In another embodiment, a method and system are provided for tracking the sharing of content online. In one example, a traffic code embedded on a landing page on which the content is published provides traffic information for determining the viral potential. In one example, an identifier is a appended to the content URL for distinguishing internal traffic (paid-for views) from external traffic (not-paid-for views).
These and other embodiments of the present invention will be further described below.
According to one embodiment of the invention, a method is provided for predicting a viral potential of online content published on a web page, the method comprising the steps of:
-
- a. monitoring an online network in real-time after an initial publication of the content for an amount of paid-for views of the online content and an amount of not-paid-for views of the content;
- b. computing a viral potential for the content based on a ratio of the not-paid-for views to the paid-for views;
- c. determining whether the viral potential satisfies a minimum threshold for promoting the content online.

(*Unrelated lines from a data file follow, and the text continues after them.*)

File: src/rtl/pipe_hazard_ctrl.sv
// Pipeline sequencing controller for the 5-stage RV32 core.
// Generates stage register enables/flushes and PC controls for load-use
// hazards, EX redirects, LSU memory waits and the debug halt drain. It also
// keeps stall/flush performance counters and a memory-timeout watchdog.
module pipe_hazard_ctrl #(
  parameter int unsigned TIMEOUT = 255,
  parameter int unsigned CNT_W   = 32
) (
  input  logic             clk,
  input  logic             rst,
  input  logic [4:0]       id_rs1,
  input  logic [4:0]       id_rs2,
  input  logic             id_rs1_used,
  input  logic             id_rs2_used,
  input  logic [4:0]       ex_rd,
  input  logic             ex_rf_we,
  input  logic             ex_is_load,
  input  logic             ex_redirect,
  input  logic             ls_req,
  input  logic             ls_ready,
  input  logic             halt_req,
  output logic             pc_we,
  output logic             pc_sel,
  output logic             if_id_we,
  output logic             id_ex_we,
  output logic             ex_ls_we,
  output logic             ls_wb_we,
  output logic             if_id_flush,
  output logic             id_ex_flush,
  output logic             ex_ls_flush,
  output logic             ls_wb_flush,
  output logic             halted,
  output logic             mem_timeout,
  output logic [CNT_W-1:0] stall_cnt,
  output logic [CNT_W-1:0] flush_cnt
);

  typedef enum logic [1:0] {
    ST_RUN,
    ST_MEM_WAIT,
    ST_DRAIN,
    ST_HALTED
  } state_t;

  localparam logic [15:0] TIMEOUT_W = 16'(TIMEOUT);

  state_t      state, state_next;
  logic [15:0] wait_cnt, wait_cnt_next;
  logic [1:0]  drain_cnt, drain_cnt_next;
  logic        timeout_set;
  logic        stall_inc;
  logic        flush_inc;

  logic mem_stall;
  logic rs1_hit;
  logic rs2_hit;
  logic load_use;

  assign mem_stall = ls_req && !ls_ready;
  assign rs1_hit   = id_rs1_used && (id_rs1 == ex_rd);
  assign rs2_hit   = id_rs2_used && (id_rs2 == ex_rd);
  assign load_use  = ex_is_load && ex_rf_we && (ex_rd != 5'd0) && (rs1_hit || rs2_hit);

  // Stage controls by priority: reset, halted, mem stall, redirect, load-use, drain, normal
  always_comb begin
    pc_we       = 1'b1;
    pc_sel      = 1'b0;
    if_id_we    = 1'b1;
    id_ex_we    = 1'b1;
    ex_ls_we    = 1'b1;
    ls_wb_we    = 1'b1;
    if_id_flush = 1'b0;
    id_ex_flush = 1'b0;
    ex_ls_flush = 1'b0;
    ls_wb_flush = 1'b0;
    stall_inc   = 1'b0;
    flush_inc   = 1'b0;
    if (rst) begin
      pc_we       = 1'b0;
      if_id_flush = 1'b1;
      id_ex_flush = 1'b1;
      ex_ls_flush = 1'b1;
      ls_wb_flush = 1'b1;
    end else if (state == ST_HALTED) begin
      pc_we       = 1'b0;
      if_id_we    = 1'b0;
      id_ex_we    = 1'b0;
      ex_ls_we    = 1'b0;
      ls_wb_flush = 1'b1;
    end else if (mem_stall) begin
      pc_we       = 1'b0;
      if_id_we    = 1'b0;
      id_ex_we    = 1'b0;
      ex_ls_we    = 1'b0;
      ls_wb_flush = 1'b1;
      stall_inc   = 1'b1;
    end else if (ex_redirect) begin
      if_id_flush = 1'b1;
      id_ex_flush = 1'b1;
      if (state == ST_DRAIN) begin
        pc_we = 1'b0;
      end else begin
        pc_sel    = 1'b1;
        flush_inc = 1'b1;
      end
    end else if (load_use) begin
      pc_we       = 1'b0;
      if_id_we    = 1'b0;
      id_ex_flush = 1'b1;
      stall_inc   = 1'b1;
    end else if (state == ST_DRAIN) begin
      pc_we       = 1'b0;
      if_id_flush = 1'b1;
    end
  end

  // Next-state logic for run / memory wait / halt drain sequencing
  always_comb begin
    state_next     = state;
    wait_cnt_next  = wait_cnt;
    drain_cnt_next = drain_cnt;
    timeout_set    = 1'b0;
    case (state)
      ST_RUN: begin
        if (halt_req) begin
          state_next     = ST_DRAIN;
          drain_cnt_next = 2'd0;
        end else if (mem_stall) begin
          state_next    = ST_MEM_WAIT;
          wait_cnt_next = 16'd1;
        end
      end
      ST_MEM_WAIT: begin
        if (ls_ready) begin
          state_next     = halt_req ? ST_DRAIN : ST_RUN;
          wait_cnt_next  = 16'd0;
          drain_cnt_next = 2'd0;
        end else begin
          if (wait_cnt != 16'hFFFF) begin
            wait_cnt_next = wait_cnt + 16'd1;
          end
          if (wait_cnt >= TIMEOUT_W) begin
            timeout_set = 1'b1;
          end
        end
      end
      ST_DRAIN: begin
        if (!mem_stall) begin
          if (drain_cnt == 2'd3) begin
            state_next = ST_HALTED;
          end else begin
            drain_cnt_next = drain_cnt + 2'd1;
          end
        end
      end
      ST_HALTED: begin
        state_next = ST_HALTED;
      end
      default: begin
        state_next = ST_RUN;
      end
    endcase
  end

  // State, sequencing counters, sticky flags and performance counters
  always_ff @(posedge clk) begin
    if (rst) begin
      state       <= ST_RUN;
      wait_cnt    <= 16'd0;
      drain_cnt   <= 2'd0;
      halted      <= 1'b0;
      mem_timeout <= 1'b0;
      stall_cnt   <= '0;
      flush_cnt   <= '0;
    end else begin
      state     <= state_next;
      wait_cnt  <= wait_cnt_next;
      drain_cnt <= drain_cnt_next;
      halted    <= (state_next == ST_HALTED);
      if (timeout_set) begin
        mem_timeout <= 1'b1;
      end
      if (stall_inc) begin
        stall_cnt <= stall_cnt + CNT_W'(1);
      end
      if (flush_inc) begin
        flush_cnt <= flush_cnt + CNT_W'(1);
      end
    end
  end

endmodule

In accordance with another embodiment, the step of computing the viral potential is further based on one or more factors comprising:
-
- a rate of change of the ratio;
- an amount of not-paid-for views of the content referred from social media sites;
- an amount of not-paid-for views of the content referred from search engines;
- an amount of not-paid-for views of the content from referring sites;
- an amount of not-paid for views of the content from direct visits;
- an amount of not-paid-for views of the content from select queries of search engines;
- an amount of not-paid-for views of the content referred from select search engines;
- an amount of not-paid-for views of the content referred from select referrers;
- a number of referring sites;
- a change in any of the above factors;
- a rate of change in any of the above factors; and
- a size of the content's publisher.
In accordance with another embodiment, the step of computing the viral potential is further based on the amount of not-paid-for views of the content.
In accordance with another embodiment, the step of determining whether the viral potential satisfies a minimum threshold includes satisfying both a threshold for the not-paid-for views and a threshold for the ratio.

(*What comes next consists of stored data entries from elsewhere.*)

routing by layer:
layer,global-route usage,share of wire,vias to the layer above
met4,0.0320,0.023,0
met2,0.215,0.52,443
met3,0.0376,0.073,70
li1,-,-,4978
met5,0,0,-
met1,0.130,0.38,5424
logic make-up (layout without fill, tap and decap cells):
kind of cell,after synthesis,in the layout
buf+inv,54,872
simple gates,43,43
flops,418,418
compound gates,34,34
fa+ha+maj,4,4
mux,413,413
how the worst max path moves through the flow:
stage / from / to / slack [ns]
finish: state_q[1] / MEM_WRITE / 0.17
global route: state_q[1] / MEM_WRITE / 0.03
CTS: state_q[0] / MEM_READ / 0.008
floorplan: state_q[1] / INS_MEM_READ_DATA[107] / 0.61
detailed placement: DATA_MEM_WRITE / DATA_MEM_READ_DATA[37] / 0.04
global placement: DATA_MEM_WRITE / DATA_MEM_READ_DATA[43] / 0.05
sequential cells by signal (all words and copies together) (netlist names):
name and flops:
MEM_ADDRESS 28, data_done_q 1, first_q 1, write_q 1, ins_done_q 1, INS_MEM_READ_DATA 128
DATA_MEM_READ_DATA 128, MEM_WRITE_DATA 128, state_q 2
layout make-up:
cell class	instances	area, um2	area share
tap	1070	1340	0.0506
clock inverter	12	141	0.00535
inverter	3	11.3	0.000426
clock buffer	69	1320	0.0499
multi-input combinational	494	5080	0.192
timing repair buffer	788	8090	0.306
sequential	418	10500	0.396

In accordance with another embodiment, the monitoring for an amount of not-paid-for views comprises tracking referrals of the online content wherein the domain of the referrer is different from the domain of the web page.
In accordance with another embodiment, the tracking includes tracking a unique identifier in the content which indicates a referral outside the domain of the web page.
In accordance with another embodiment, the tracking code determines for the detected view a referrer of the content.
In accordance with another embodiment, the method further comprises promoting the content by one or more of:
-
- publishing the content online more frequently;
- publishing the content online more prominently;
- publishing the content on additional webpages;
- modifying search engine results online to increase a ranking of the content.
In accordance with another embodiment, the step of computing the viral potential comprises:
-
- computing from a first statistical model including a plurality of weighted factors, wherein the ratio comprises one of the factors.
In accordance with another embodiment, the step of computing the viral potential further comprises:
-
- computing from a second statistical model including a plurality of weighted factors, wherein one of the factors is the amount of not-paid-for views of the content.
In accordance with another embodiment, the step of determining whether the viral potential satisfies a minimum threshold includes:
-
- determining whether the viral potential computed from the first statistical model based on the ratio satisfies a first minimum threshold; and
- determining whether the viral potential computed from the second statistical model based on the not-paid-for views satisfies a second minimum threshold.
In accordance with another embodiment, the first model comprises a multivariate linear regression model for computing the ratio.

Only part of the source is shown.